Я угрюмо мотаю головой.

— А… а как насчет лучшей подруги? У вас наверняка есть лучшая подруга, — участливо напоминает ананасовая дама.

— Есть. Есть лучшая подруга, — шмыгаю я носом. — Но ей только что сообщили по национальному телевидению, что я предаюсь тайным лесбийским фантазиям с ее участием.

Ананасовая дама молча смотрит на меня.

— Значит, только чай, — заключает она, правда, уже не столь убежденно. — И… и удачи, дорогая.


Я медленно бреду от станции метро. Добравшись до угла, останавливаюсь, вытираю лицо и несколько раз глубоко вздыхаю. Боль в груди чуточку ослабела, вытесненная нервной дрожью.

Как я посмотрю Лиззи в глаза после того, что наговорил Джек? Как?!


Я знаю Лиззи много лет. И она не раз заставала меня в неловких ситуациях. Но даже самая неприятная несравнима с теперешней.

Это куда хуже, чем в тот раз, когда меня вырвало в ванной ее родителей. Куда хуже, чем тогда, когда она увидела, как я целую свое отражение в зеркале и чувственно воркую: «О, беби». И куда, куда хуже, чем в тот момент, когда она поймала меня за сочинением валентинки мистеру Блейку, нашему учителю математики.

Вопреки всякой логике я надеюсь, что она вдруг неожиданно решила уехать на денек-другой. Но едва открываю дверь, она выходит из кухни в прихожую. И на ее лице можно прочитать все и сразу. Лиззи полностью выбита из колеи.

Значит, вот оно как. Джек не только меня предал. Он еще и восстановил против меня мою лучшую подругу. Теперь между мной и Лиззи никогда уже не будет как прежде. Совсем как в «Когда Гарри встретил Салли». Секс встал на пути наших отношений, и теперь мы больше не подруги. Потому что хотим спать вместе.

Нет. Вычеркни это. Мы вовсе не хотим вместе спать. Мы хотим…. Нет, дело в том, что мы не хотим…

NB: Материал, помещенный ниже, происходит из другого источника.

Source: an optimization exercise on an open RTL-to-GDS flow (aim: small area and few clock cycles). Production flows keep margins and buffers that such runs may drop. Where RTL was checked, it was by simulation tests only, not by an equivalence proof against the original. Function not checked in runs 3 and 4: the RTL went through the layout flow alone. Power is estimated from default activity; no workload was simulated.

==> design/flow/design.v <==
module flash_ctrl (
    input  wire        clk,
    input  wire        rst,
    input  wire        start,
    input  wire [4:0]  op,
    input  wire [31:0] arg0,
    input  wire [31:0] arg1,
    input  wire [31:0] arg2,
    input  wire [31:0] arg3,
    output reg         busy,
    output reg         done,
    output reg         ok,
    output reg  [31:0] res_lo,
    output reg  [31:0] res_hi,
    output reg         bus_cs,
    output wire        bus_req,
    output reg  [7:0]  bus_tx,
    input  wire        bus_ack,
    input  wire [7:0]  bus_rx,
    output wire        ram_req,
    output wire        ram_we,
    output wire [31:0] ram_addr,
    output wire [7:0]  ram_wdata,
    input  wire        ram_ack,
    input  wire [7:0]  ram_rdata
);
    localparam [2:0] PH_INIT  = 3'd0;   
    localparam [2:0] PH_WR    = 3'd1;   
    localparam [2:0] PH_CMD   = 3'd2;   
    localparam [2:0] PH_POLL  = 3'd3;   
    localparam [2:0] PH_CSW   = 3'd4;   
    localparam [2:0] PH_BURST = 3'd5;   
    localparam [2:0] FS_GAP = 3'd0;     
    localparam [2:0] FS_OPC = 3'd1;
    localparam [2:0] FS_A2  = 3'd2;
    localparam [2:0] FS_A1  = 3'd3;
    localparam [2:0] FS_A0  = 3'd4;
    localparam [2:0] FS_DAT = 3'd5;
    reg  [4:0]  op_q;
    reg  [2:0]  ph;
    reg  [2:0]  fs;
    reg  [3:0]  dc;         
    reg         identified;
    reg  [23:0] ra;
    reg  [31:0] rp;
    reg  [24:0] cnt;
    reg  [22:0] xb;
    reg  [7:0]  pb, qb;
    reg         pbv, qbv;
    reg         first;      
    reg         wip;        
    reg         mism;       
    reg         match;      
    wire o_id    = (op_q == 5'd1) || (op_q == 5'd2);
    wire o_rdsr  = (op_q == 5'd3);
    wire o_prog  = (op_q == 5'd6) || (op_q == 5'd13);
    wire o_se    = (op_q == 5'd7);
    wire o_b32   = (op_q == 5'd8);
    wire o_b64   = (op_q == 5'd9);
    wire o_erng  = (op_q == 5'd14);
    wire o_ers   = o_se || o_b32 || o_b64 || o_erng;
    wire o_ce    = (op_q == 5'd10) || (op_q == 5'd15);
    wire o_read  = (op_q == 5'd12);
    wire o_cks   = (op_q == 5'd16);
    wire o_ver   = (op_q == 5'd17);
    wire o_gated = o_prog || o_ers || o_ce;
    wire o_valid = (op_q != 5'd0) && (op_q <= 5'd17);
    wire p_init  = (ph == PH_INIT);
    wire p_wr    = (ph == PH_WR);
    wire p_cmd   = (ph == PH_CMD);
    wire p_poll  = (ph == PH_POLL);
    wire p_csw   = (ph == PH_CSW);
    wire p_burst = (ph == PH_BURST);
    wire f_gap = (fs == FS_GAP);
    wire f_opc = (fs == FS_OPC);
    wire f_a2  = (fs == FS_A2);
    wire f_a1  = (fs == FS_A1);
    wire f_a0  = (fs == FS_A0);
    wire f_dat = (fs == FS_DAT);
    reg [7:0] opcode;
    always @(*) begin
        case (ph)
            PH_WR:    opcode = 8'h06;
            PH_POLL:  opcode = 8'h05;
            PH_CSW,
            PH_BURST: opcode = 8'h03;
            default: begin
                case (op_q)
                    5'd1, 5'd2:   opcode = 8'h9F;
                    5'd3:         opcode = 8'h05;
                    5'd4:         opcode = 8'h06;
                    5'd5:         opcode = 8'h04;
                    5'd6, 5'd13:  opcode = 8'h02;
                    5'd7, 5'd14:  opcode = 8'h20;
                    5'd8:         opcode = 8'h52;
                    5'd9:         opcode = 8'hD8;
                    5'd11:        opcode = 8'hB9;
                    5'd12:        opcode = 8'h03;
                    default:      opcode = 8'hC7;    
                endcase
            end
        endcase
    end
    wire cnt_nz   = (cnt != 25'd0);
    wire has_addr = p_csw || p_burst || (p_cmd && (o_prog || o_ers || o_read));
    wire data_after_addr = !p_cmd || o_prog || (o_read && cnt_nz);
    wire data_after_opc  = p_poll || (p_cmd && (o_id || o_rdsr));
    wire a_sh12 = p_cmd && o_se;
    wire a_sh15 = p_cmd && o_b32;
    wire a_sh16 = p_cmd && o_b64;
    wire a_sec  = p_cmd && o_erng;
    wire a_plain = !(a_sh12 || a_sh15 || a_sh16 || p_burst);
    wire [7:0] tx_a2 = ({8{a_plain}} & ra[23:16]) | ({8{p_burst}} & res_lo[23:16]) |
                       ({8{a_sh12}} & ra[11:4]) | ({8{a_sh15}} & ra[8:1]) |
                       ({8{a_sh16}} & ra[7:0]);
    wire [7:0] tx_a1 = ({8{a_plain}} & {ra[15:12], ra[11:8] & {4{!a_sec}}}) |
                       ({8{p_burst}} & res_lo[15:8]) |
                       ({8{a_sh12}} & {ra[3:0], 4'h0}) | ({8{a_sh15}} & {ra[0], 7'h0});
    wire [7:0] tx_a0 = ({8{a_plain && !a_sec}} & {ra[7:2], p_csw ? 2'b01 : ra[1:0]}) |
                       ({8{p_burst}} & res_lo[7:0]);
    always @(*) begin
        case (fs)
            FS_OPC:  bus_tx = opcode;
            FS_A2:   bus_tx = tx_a2;
            FS_A1:   bus_tx = tx_a1;
            FS_A0:   bus_tx = tx_a0;
            default: bus_tx = (p_cmd && o_prog) ? pb : 8'hFF;
        endcase
    end
    wire dat_ok = o_prog ? (pbv || !p_cmd) : !qbv;
    assign bus_req = bus_cs && !f_gap && (!f_dat || dat_ok);
    wire cnt_gt_pbv = (cnt[24:1] != 24'd0) || (cnt[0] && !pbv);
    wire ram_prog = o_prog && !p_init && !qbv && cnt_gt_pbv;
    wire ram_rd   = o_read && pbv;
    wire ram_ver  = p_burst && !pbv && cnt_nz && !mism;
    assign ram_req   = busy && (ram_prog || ram_rd || ram_ver);
    assign ram_we    = o_read;
    assign ram_addr  = rp;
    assign ram_wdata = o_read ? pb : 8'h00;
    wire st       = start && !busy;
    wire bus_step = bus_req && bus_ack;
    wire ram_step = ram_req && ram_ack;
    wire dstep    = bus_step && f_dat;
    wire lane_in  = !(first && (dc[1:0] < ra[1:0])) && cnt_nz;
    wire csw_sum  = dstep && p_csw && lane_in;
    wire csw_end  = dstep && p_csw && (dc[1:0] == 2'd3);
    wire need_b  = dstep && p_burst && cnt_nz && !mism;
    wire have_r  = pbv || ram_step;
    wire have_b  = qbv || need_b;
    wire [7:0] cmp_r = pbv ? pb : ram_rdata;
    wire [7:0] cmp_b = qbv ? qb : bus_rx;
    wire do_cmp  = p_burst && have_r && have_b;
    wire cmp_eq  = (cmp_r == cmp_b);
    wire cmp_ok  = do_cmp && cmp_eq;
    wire        acc_hi = o_ver && p_csw;
    wire [31:0] add_a  = acc_hi ? res_hi : res_lo;
    wire [7:0]  add_b  = p_burst ? 8'd1 : bus_rx;
    wire [31:0] add_o  = add_a + {24'd0, add_b};
    wire [7:0] id_exp = (dc[1:0] == 2'd0) ? 8'hEF : (dc[1:0] == 2'd1) ? 8'h40 : 8'h18;
    wire cnt_one = (cnt == 25'd1);
    reg dat_last;
    always @(*) begin
        case (ph)
            PH_CSW:   dat_last = (dc[1:0] == 2'd3);
            PH_BURST: dat_last = (dc == 4'd15);
            PH_POLL:  dat_last = 1'b1;
            default:  dat_last = o_id ? (dc[1:0] == 2'd2) :
                                 (o_prog || o_read) ? (cnt_one || (o_prog && ra[7:0] == 8'hFF)) :
                                 1'b1;
        endcase
    end
    wire cks_more = (cnt[24:2] != 23'd0) || (cnt[1:0] > ra[1:0]);
    wire sec_gt   = (ra[23:12] > cnt[23:12]);
    wire sec_ne   = (ra[23:12] != cnt[23:12]);
    wire xb_nz    = (xb != 23'd0);
    wire rej      = !o_valid || (o_gated && !identified);
    reg       g_go, g_fin, g_tob, g_sec;
    reg [2:0] g_ph;
    always @(*) begin
        g_go  = 1'b0;
        g_fin = 1'b0;
        g_tob = 1'b0;    
        g_sec = 1'b0;    
        g_ph  = ph;
        case (ph)
            PH_INIT: begin
                if (rej || (o_prog && !cnt_nz) || (o_erng && sec_gt)) begin
                    g_fin = 1'b1;
                end else if (o_gated) begin
                    g_go = 1'b1; g_ph = PH_WR;
                end else if (o_cks || o_ver) begin
                    if (cnt_nz) begin
                        g_go = 1'b1; g_ph = PH_CSW;
                    end else if (o_ver && xb_nz) begin
                        g_go = 1'b1; g_ph = PH_BURST; g_tob = 1'b1;
                    end else begin
                        g_fin = 1'b1;
                    end
                end else begin
                    g_go = 1'b1; g_ph = PH_CMD;
                end
            end
            PH_WR: begin
                g_go = 1'b1; g_ph = PH_CMD;
            end
            PH_CMD: begin
                if (o_gated) begin
                    g_go = 1'b1; g_ph = PH_POLL;
                end else if (!pbv) begin
                    g_fin = 1'b1;
                end
            end
            PH_POLL: begin
                if (wip) begin
                    g_go = 1'b1;
                end else if (o_prog && cnt_nz) begin
                    g_go = 1'b1; g_ph = PH_WR;
                end else if (o_erng && sec_ne) begin
                    g_go = 1'b1; g_ph = PH_WR; g_sec = 1'b1;
                end else begin
                    g_fin = 1'b1;
                end
            end
            PH_CSW: begin
                if (cks_more) begin
                    g_go = 1'b1;
                end else if (o_cks) begin
                    g_fin = 1'b1;
                end else begin
                    g_go = 1'b1; g_ph = PH_BURST; g_tob = 1'b1;
                end
            end
            default: begin   
                if (mism || !cnt_nz) begin
                    g_fin = 1'b1;
                end else if (!qbv) begin
                    g_go = 1'b1;
                end
            end
        endcase
    end
    wire gap = busy && f_gap;
    wire go  = gap && g_go;
    wire fin = gap && g_fin;
    wire f_end = bus_step && ((f_opc && !has_addr && !data_after_opc) ||
                              (f_a0 && !data_after_addr) ||
                              (f_dat && dat_last));
    reg [2:0] fs_next;
    always @(*) begin
        case (fs)
            FS_OPC:  fs_next = has_addr ? FS_A2 : data_after_opc ? FS_DAT : FS_GAP;
            FS_A2:   fs_next = FS_A1;
            FS_A1:   fs_next = FS_A0;
            FS_A0:   fs_next = data_after_addr ? FS_DAT : FS_GAP;
            default: fs_next = dat_last ? FS_GAP : FS_DAT;
        endcase
    end
    wire op_v = (op == 5'd17);
    wire op_c = (op == 5'd16);
    wire [4:0]  lt_sum = {1'b0, arg3[3:0]} + {1'b0, arg3[7:4]};
    wire [24:0] ver_c  = {arg2[22:0], 2'b00} - {20'd0, lt_sum};
    wire ra_p1  = dstep && p_cmd && o_prog;
    wire [23:0] ra_add = ra + {11'd0, g_sec, 9'd0, csw_end, 1'b0, ra_p1};
    wire [23:0] ra_st  = arg0[23:0] + {20'd0, arg3[3:0] & {4{op_v}}};
    wire ld_ra = st || ra_p1 || csw_end || (go && g_sec);
    wire cnt_dec = (dstep && p_cmd && (o_prog || o_read)) || csw_sum || cmp_ok;
    wire ld_cnt  = st || cnt_dec || (go && g_tob);
    wire [24:0] cnt_d = st ? (op_v ? ver_c : arg1[24:0]) :
                        cnt_dec ? cnt - 25'd1 : {xb, 2'b00};
    wire rl_st   = st;
    wire rl_add  = (csw_sum && !o_ver) || cmp_ok;
    wire rl_rx   = dstep && p_cmd && o_rdsr;
    wire rl_id   = fin && p_cmd && o_id;
    wire rl_clr  = fin && o_ver && !mism;
    wire ld_rl   = rl_st || rl_add || rl_rx || rl_id || rl_clr;
    wire [31:0] rl_d = ({32{rl_st && op_c}} & arg2) |
                       ({32{rl_st && op_v}} & arg0) |
                       ({32{rl_add}} & add_o) |
                       ({32{rl_rx}} & {24'd0, bus_rx}) |
                       ({32{rl_id && match}} & 32'h00EF4018);
    wire rh_add = csw_sum && o_ver;
    wire ld_rh  = st || rh_add;
    wire [31:0] rh_d = {32{rh_add}} & add_o;
    reg [7:0] pb_d, qb_d;
    reg       pbv_d, qbv_d;
    always @(*) begin : bufs
        reg push, pop;
        reg [7:0] din;
        pb_d  = pb;
        qb_d  = qb;
        pbv_d = pbv;
        qbv_d = qbv;
        push = o_prog ? ram_step : (dstep && p_cmd);
        pop  = o_prog ? (dstep && p_cmd) : ram_step;
        din  = o_prog ? ram_rdata : bus_rx;
        if (st) begin
            pbv_d = 1'b0;
            qbv_d = 1'b0;
        end else if (p_burst) begin
            if (do_cmp) begin
                pbv_d = 1'b0;
                qbv_d = 1'b0;
            end else begin
                if (ram_step) begin pb_d = ram_rdata; pbv_d = 1'b1; end
                if (need_b)   begin qb_d = bus_rx;    qbv_d = 1'b1; end
            end
        end else if (o_prog || o_read) begin
            if (push && pop) begin
                if (qbv) begin pb_d = qb; qb_d = din; end
                else     pb_d = din;
            end else if (pop) begin
                pb_d  = qb;
                pbv_d = qbv;
                qbv_d = 1'b0;
            end else if (push) begin
                if (!pbv) begin pb_d = din; pbv_d = 1'b1; end
                else      begin qb_d = din; qbv_d = 1'b1; end
            end
        end
    end
    always @(posedge clk) begin
        if (rst) begin
            busy       <= 1'b0;
            done       <= 1'b0;
            bus_cs     <= 1'b0;
            identified <= 1'b0;
        end else begin
            if (st) begin
                busy <= 1'b1;
                done <= 1'b0;
            end else if (fin) begin
                busy <= 1'b0;
                done <= 1'b1;
            end
            if (go)
                bus_cs <= 1'b1;
            else if (f_end)
                bus_cs <= 1'b0;
            if (rl_id)
                identified <= match;
        end
        if (st)       op_q <= op;
        if (st)       ph <= PH_INIT;
        else if (go)  ph <= g_ph;
        if (st)            fs <= FS_GAP;
        else if (go)       fs <= FS_OPC;
        else if (bus_step) fs <= fs_next;
        if (go)         dc <= 4'd0;
        else if (dstep) dc <= dc + 4'd1;
        if (ld_ra)  ra  <= st ? ra_st : ra_add;
        if (st)     rp  <= op_v ? arg1 : arg2;
        else if (ram_step) rp <= rp + 32'd1;
        if (ld_cnt) cnt <= cnt_d;
        if (st)     xb  <= arg2[22:0];
        if (ld_rl)  res_lo <= rl_d;
        if (ld_rh)  res_hi <= rh_d;
        pb  <= pb_d;
        qb  <= qb_d;
        pbv <= pbv_d;
        qbv <= qbv_d;
        if (st)          ok <= 1'b1;
        else if (fin)    ok <= !(p_init && rej) && match;
        if (st)          first <= 1'b1;
        else if (csw_end) first <= 1'b0;
        if (dstep && p_poll) wip <= bus_rx[0];
        if (st)          mism <= 1'b0;
        else if (do_cmp && !cmp_eq) mism <= 1'b1;
        if (st)          match <= 1'b1;
        else if (dstep && p_cmd && o_id && bus_rx != id_exp) match <= 1'b0;
    end
endmodule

А, брось. Все равно. Ничего тут хорошего нет.

— О! — восклицает Лиззи, глядя в пол. — Господи… э привет, Эмма.

— Привет, — выдавливаю я. — Решила пойти домой. Офис… там… просто кошмар творится…

Последнее слово я проглатываю. Молчание продолжается несколько минут, становясь почти что непереносимым.

— Значит… значит, ты все видела, — начинаю я.

— Видела, — кивает Лиззи, не поднимая головы. — И… — Она откашливается. — Я только хотела сказать: если попросишь, чтобы я переехала, это твое право.

Огромный комок стоит в горле, мешая дышать. Так я и знала. Мы дружили двадцать один год, и вот теперь все кончено. Один крохотный секрет выплыл наружу, и теперь мы чужие люди.

— Не важно, — шепчу я, боясь заплакать. — Я сама перееду.

— Нет, я, — смущенно лепечет Лиззи. — Ты ни в чем не виновата, Эмма. Это я… я тебя провоцировала.

— Ты? На что это ты меня провоцировала? Лиззи, все это чистый вздор.

— Ничего подобного, — убито вздыхает она. — Я чувствую себя ужасно. Настоящей преступницей. Просто никогда не понимала, что ты испытываешь… подобные чувства.

— Да ничего я не испытываю!

— Теперь я все ясно вижу! Я разгуливала по квартире полуголой. Неудивительно, что ты мучилась!

— Не мучилась я! Лиззи, я не лесбиянка.